11-27-2012, 08:12 PM
- Join Date
- Nov 2010
- Peoples Democratic Socialist Republic of Michiganistanovia
Since we work with rescues, let me explain why the rehoming fee is higher than the pound in most cases.
First, most rescues survive only on donations and adoption fees. They do not get any money from local, state or federal entities nor would most reputable rescues accept any money from HSUS or other "humane societies" where more money goes to executive salaries, advertising revenue and legal teams than the animals they pretend to care about.
Second, most rescues are no-kill and in their at times stupidity will take in animals with zero chance of adoption and pay for the food, care taking and vet bills for the rest of that animals life. Our rescue has had some dogs and cats for years that because of looks, temperment, age or illness will be there forever. The pound is a week and dead.

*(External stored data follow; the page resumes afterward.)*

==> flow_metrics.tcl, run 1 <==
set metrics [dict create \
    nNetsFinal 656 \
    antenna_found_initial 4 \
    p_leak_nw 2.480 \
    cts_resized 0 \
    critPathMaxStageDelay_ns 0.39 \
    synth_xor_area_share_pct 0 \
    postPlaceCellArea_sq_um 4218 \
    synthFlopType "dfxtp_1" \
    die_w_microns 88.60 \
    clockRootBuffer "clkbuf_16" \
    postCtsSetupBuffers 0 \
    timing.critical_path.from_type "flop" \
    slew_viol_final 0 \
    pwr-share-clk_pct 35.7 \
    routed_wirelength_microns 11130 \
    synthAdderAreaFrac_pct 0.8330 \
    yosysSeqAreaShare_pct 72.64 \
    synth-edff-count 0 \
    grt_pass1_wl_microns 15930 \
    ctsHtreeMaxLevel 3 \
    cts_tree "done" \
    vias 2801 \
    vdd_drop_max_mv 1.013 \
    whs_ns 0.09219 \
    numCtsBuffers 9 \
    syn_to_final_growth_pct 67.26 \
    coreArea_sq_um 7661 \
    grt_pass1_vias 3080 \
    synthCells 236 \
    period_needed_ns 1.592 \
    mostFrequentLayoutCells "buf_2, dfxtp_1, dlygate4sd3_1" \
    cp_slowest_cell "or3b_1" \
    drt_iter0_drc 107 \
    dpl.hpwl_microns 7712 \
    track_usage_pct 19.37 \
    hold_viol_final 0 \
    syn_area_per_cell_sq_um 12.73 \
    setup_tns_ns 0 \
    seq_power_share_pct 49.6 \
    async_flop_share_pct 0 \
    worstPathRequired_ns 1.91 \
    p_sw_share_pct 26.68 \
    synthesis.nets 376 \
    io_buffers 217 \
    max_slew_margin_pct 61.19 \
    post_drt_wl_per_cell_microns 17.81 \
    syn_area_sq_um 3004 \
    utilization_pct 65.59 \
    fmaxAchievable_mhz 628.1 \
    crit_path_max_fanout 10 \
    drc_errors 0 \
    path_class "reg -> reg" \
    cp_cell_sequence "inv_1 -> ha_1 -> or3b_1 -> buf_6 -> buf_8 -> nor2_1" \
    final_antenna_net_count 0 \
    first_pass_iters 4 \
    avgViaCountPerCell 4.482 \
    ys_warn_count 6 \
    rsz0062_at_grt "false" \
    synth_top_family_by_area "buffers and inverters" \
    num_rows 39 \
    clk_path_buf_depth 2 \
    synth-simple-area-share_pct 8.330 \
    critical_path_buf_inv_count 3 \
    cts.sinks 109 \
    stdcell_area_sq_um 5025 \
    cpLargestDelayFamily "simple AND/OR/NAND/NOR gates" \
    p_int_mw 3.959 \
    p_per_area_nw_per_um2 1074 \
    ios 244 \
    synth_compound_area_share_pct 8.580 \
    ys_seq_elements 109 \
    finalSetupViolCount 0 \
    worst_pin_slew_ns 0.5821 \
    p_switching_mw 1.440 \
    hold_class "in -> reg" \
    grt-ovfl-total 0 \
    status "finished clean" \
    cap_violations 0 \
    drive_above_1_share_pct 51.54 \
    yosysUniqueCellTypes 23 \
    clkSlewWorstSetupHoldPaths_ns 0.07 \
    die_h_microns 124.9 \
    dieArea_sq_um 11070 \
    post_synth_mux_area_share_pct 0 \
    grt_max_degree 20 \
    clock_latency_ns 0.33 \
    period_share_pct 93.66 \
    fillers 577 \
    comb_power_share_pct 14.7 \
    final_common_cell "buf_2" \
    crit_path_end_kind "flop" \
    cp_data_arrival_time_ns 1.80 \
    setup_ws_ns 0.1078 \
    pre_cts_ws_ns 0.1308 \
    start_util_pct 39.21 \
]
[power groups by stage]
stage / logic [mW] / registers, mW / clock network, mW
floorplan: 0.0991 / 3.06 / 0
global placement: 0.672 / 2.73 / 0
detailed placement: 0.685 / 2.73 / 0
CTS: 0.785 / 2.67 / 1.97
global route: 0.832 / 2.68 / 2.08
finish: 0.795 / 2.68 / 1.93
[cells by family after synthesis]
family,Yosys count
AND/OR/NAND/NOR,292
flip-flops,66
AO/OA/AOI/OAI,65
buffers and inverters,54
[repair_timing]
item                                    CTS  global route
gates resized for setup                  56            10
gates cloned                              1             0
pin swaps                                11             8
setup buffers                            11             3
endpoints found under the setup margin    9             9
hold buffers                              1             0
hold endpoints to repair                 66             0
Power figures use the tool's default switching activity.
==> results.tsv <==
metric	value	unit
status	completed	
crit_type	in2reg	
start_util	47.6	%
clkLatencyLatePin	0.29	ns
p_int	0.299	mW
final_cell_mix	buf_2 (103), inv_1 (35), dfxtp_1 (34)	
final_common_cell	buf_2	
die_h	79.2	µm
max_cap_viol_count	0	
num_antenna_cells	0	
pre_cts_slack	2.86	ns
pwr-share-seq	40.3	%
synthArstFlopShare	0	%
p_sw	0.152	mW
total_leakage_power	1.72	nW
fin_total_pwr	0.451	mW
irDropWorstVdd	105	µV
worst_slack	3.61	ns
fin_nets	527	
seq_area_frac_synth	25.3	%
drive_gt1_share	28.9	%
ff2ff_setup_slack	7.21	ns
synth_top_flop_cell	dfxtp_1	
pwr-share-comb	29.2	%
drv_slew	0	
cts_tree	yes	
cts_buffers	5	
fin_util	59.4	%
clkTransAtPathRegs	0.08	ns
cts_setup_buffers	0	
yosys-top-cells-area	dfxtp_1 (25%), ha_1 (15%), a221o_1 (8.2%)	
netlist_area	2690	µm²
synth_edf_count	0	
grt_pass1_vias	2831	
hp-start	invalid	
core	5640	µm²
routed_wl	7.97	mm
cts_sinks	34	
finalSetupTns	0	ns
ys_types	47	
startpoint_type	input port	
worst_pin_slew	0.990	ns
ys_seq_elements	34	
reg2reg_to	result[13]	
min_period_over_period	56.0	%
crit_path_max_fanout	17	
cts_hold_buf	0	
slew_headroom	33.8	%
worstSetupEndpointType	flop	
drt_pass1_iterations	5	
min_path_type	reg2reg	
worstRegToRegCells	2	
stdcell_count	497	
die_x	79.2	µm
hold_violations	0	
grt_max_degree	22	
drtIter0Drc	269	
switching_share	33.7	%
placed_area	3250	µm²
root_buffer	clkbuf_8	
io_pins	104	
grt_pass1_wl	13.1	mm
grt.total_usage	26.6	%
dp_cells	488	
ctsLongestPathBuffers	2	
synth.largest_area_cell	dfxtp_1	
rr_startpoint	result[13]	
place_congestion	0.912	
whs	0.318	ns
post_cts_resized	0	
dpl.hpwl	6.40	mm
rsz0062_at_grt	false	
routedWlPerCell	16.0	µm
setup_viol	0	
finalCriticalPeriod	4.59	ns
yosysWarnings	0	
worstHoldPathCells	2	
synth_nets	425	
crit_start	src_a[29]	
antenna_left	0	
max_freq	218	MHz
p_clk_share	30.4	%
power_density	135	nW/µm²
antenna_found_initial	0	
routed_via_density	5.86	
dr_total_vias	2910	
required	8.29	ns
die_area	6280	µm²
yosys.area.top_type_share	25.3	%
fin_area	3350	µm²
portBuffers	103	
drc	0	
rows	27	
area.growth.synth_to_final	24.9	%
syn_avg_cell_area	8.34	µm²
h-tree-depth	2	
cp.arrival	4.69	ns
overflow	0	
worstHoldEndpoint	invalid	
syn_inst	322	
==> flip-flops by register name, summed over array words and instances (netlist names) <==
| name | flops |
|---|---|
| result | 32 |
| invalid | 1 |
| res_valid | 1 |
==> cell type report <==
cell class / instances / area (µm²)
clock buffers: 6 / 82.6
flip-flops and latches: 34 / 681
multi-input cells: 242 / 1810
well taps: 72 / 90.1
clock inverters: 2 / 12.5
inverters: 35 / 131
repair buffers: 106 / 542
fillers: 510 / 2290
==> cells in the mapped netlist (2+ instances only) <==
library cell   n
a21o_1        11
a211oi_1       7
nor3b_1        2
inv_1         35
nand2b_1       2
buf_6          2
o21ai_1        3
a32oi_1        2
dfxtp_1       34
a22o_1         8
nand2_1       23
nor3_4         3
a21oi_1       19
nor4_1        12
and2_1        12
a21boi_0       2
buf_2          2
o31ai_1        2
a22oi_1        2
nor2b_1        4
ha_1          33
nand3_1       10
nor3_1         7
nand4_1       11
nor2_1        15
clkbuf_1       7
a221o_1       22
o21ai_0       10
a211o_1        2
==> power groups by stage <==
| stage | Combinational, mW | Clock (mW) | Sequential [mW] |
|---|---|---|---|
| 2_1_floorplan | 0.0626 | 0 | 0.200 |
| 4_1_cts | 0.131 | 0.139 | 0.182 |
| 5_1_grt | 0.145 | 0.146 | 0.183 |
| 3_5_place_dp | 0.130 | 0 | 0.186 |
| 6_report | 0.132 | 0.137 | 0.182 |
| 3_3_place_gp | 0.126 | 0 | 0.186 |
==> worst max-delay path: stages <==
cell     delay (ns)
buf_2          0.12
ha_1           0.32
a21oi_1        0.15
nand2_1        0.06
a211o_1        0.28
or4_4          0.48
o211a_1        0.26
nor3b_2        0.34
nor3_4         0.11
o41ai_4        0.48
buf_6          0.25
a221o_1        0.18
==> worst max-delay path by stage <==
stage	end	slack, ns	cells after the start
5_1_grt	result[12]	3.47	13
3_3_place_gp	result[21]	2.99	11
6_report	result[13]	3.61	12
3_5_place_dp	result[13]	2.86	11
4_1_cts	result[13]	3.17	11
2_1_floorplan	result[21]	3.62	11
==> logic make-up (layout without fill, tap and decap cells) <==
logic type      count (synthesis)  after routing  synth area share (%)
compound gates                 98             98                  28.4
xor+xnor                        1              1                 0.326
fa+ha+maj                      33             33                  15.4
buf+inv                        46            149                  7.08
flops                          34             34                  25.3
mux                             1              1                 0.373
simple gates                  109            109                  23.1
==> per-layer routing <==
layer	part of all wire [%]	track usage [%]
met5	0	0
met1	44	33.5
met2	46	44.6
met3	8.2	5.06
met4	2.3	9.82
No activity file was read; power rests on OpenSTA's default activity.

Third, even with volunteers for many tasks, the overhead cost of running a rescue is staggering. Code compliance, energy costs, transportation costs for showing adoptable animals, legal fees, liability insurance run even our small rescue thousands per year, again without taxpayer dollars to supplement.
Fourth, we will not adopt out any dog or cat that has not been spuetered and micro-chipped and most of the ones we get are neither. Even though we have arrangements with local vets, it is still not free for us.
So yes, getting Fluffy from a rescue will be more than getting him from the pound and in many cases, more than getting one from a breeder (did I mention that many rescue dogs are dumped on rescues after the back yard breeders (or ACK breeders, not that there is a lot of difference) have bred them out and we take them in?) but it is to support the larger goal of saving as many as possible.
ETA: This is what we take in that the pounds kills without hesitation...
Paws got a 911 call from the police about a dog that had been hit and laying in a flower bed not moving .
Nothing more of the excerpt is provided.